Collected data entries
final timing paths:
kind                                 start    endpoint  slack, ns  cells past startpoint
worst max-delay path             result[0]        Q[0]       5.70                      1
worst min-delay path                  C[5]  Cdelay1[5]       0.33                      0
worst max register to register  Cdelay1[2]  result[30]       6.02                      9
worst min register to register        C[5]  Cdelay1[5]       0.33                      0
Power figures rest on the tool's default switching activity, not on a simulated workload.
## design/flow/config.mk

```make
export PLATFORM = sky130hd
export DESIGN_NAME = Odd_Counter
export DESIGN_NICKNAME = Odd_Counter
export VERILOG_FILES = /design/flow/design.v
export SDC_FILE = /design/flow/constraint.sdc
export NUM_CORES = 4
export LEC_CHECK = 1
export CORE_AREA = 10 10 106 106
export DIE_AREA = 0 0 116 116
```

## design/flow/constraint.sdc

```tcl
current_design Odd_Counter

set clk_period 7.0
set clk_io_pct 0.2

create_clock -name clk0 -period $clk_period [get_ports {Clk}]

set non_clock_inputs [all_inputs -no_clocks]
set_input_delay [expr $clk_period * $clk_io_pct] -clock clk0 $non_clock_inputs
set_output_delay [expr $clk_period * $clk_io_pct] -clock clk0 [all_outputs]
```

## design/flow/design.v

```verilog
module Odd_Counter(
    input Clk, Rst_l,        
    output logic [31:0] Count  
);
    always_ff @ (posedge Clk or negedge Rst_l) begin
        if (~Rst_l)
          Count <= 32'h1;  
        else
            Count <= Count + 2'h2;  
    end
endmodule
```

◆ Task objective: Where the line with "worst min register" ends, your copy should end too; please return exactly the lines from the first line of the data through it.

◆ Solution to the problem:
final timing paths:
kind                                 start    endpoint  slack, ns  cells past startpoint
worst max-delay path             result[0]        Q[0]       5.70                      1
worst min-delay path                  C[5]  Cdelay1[5]       0.33                      0
worst max register to register  Cdelay1[2]  result[30]       6.02                      9
worst min register to register        C[5]  Cdelay1[5]       0.33                      0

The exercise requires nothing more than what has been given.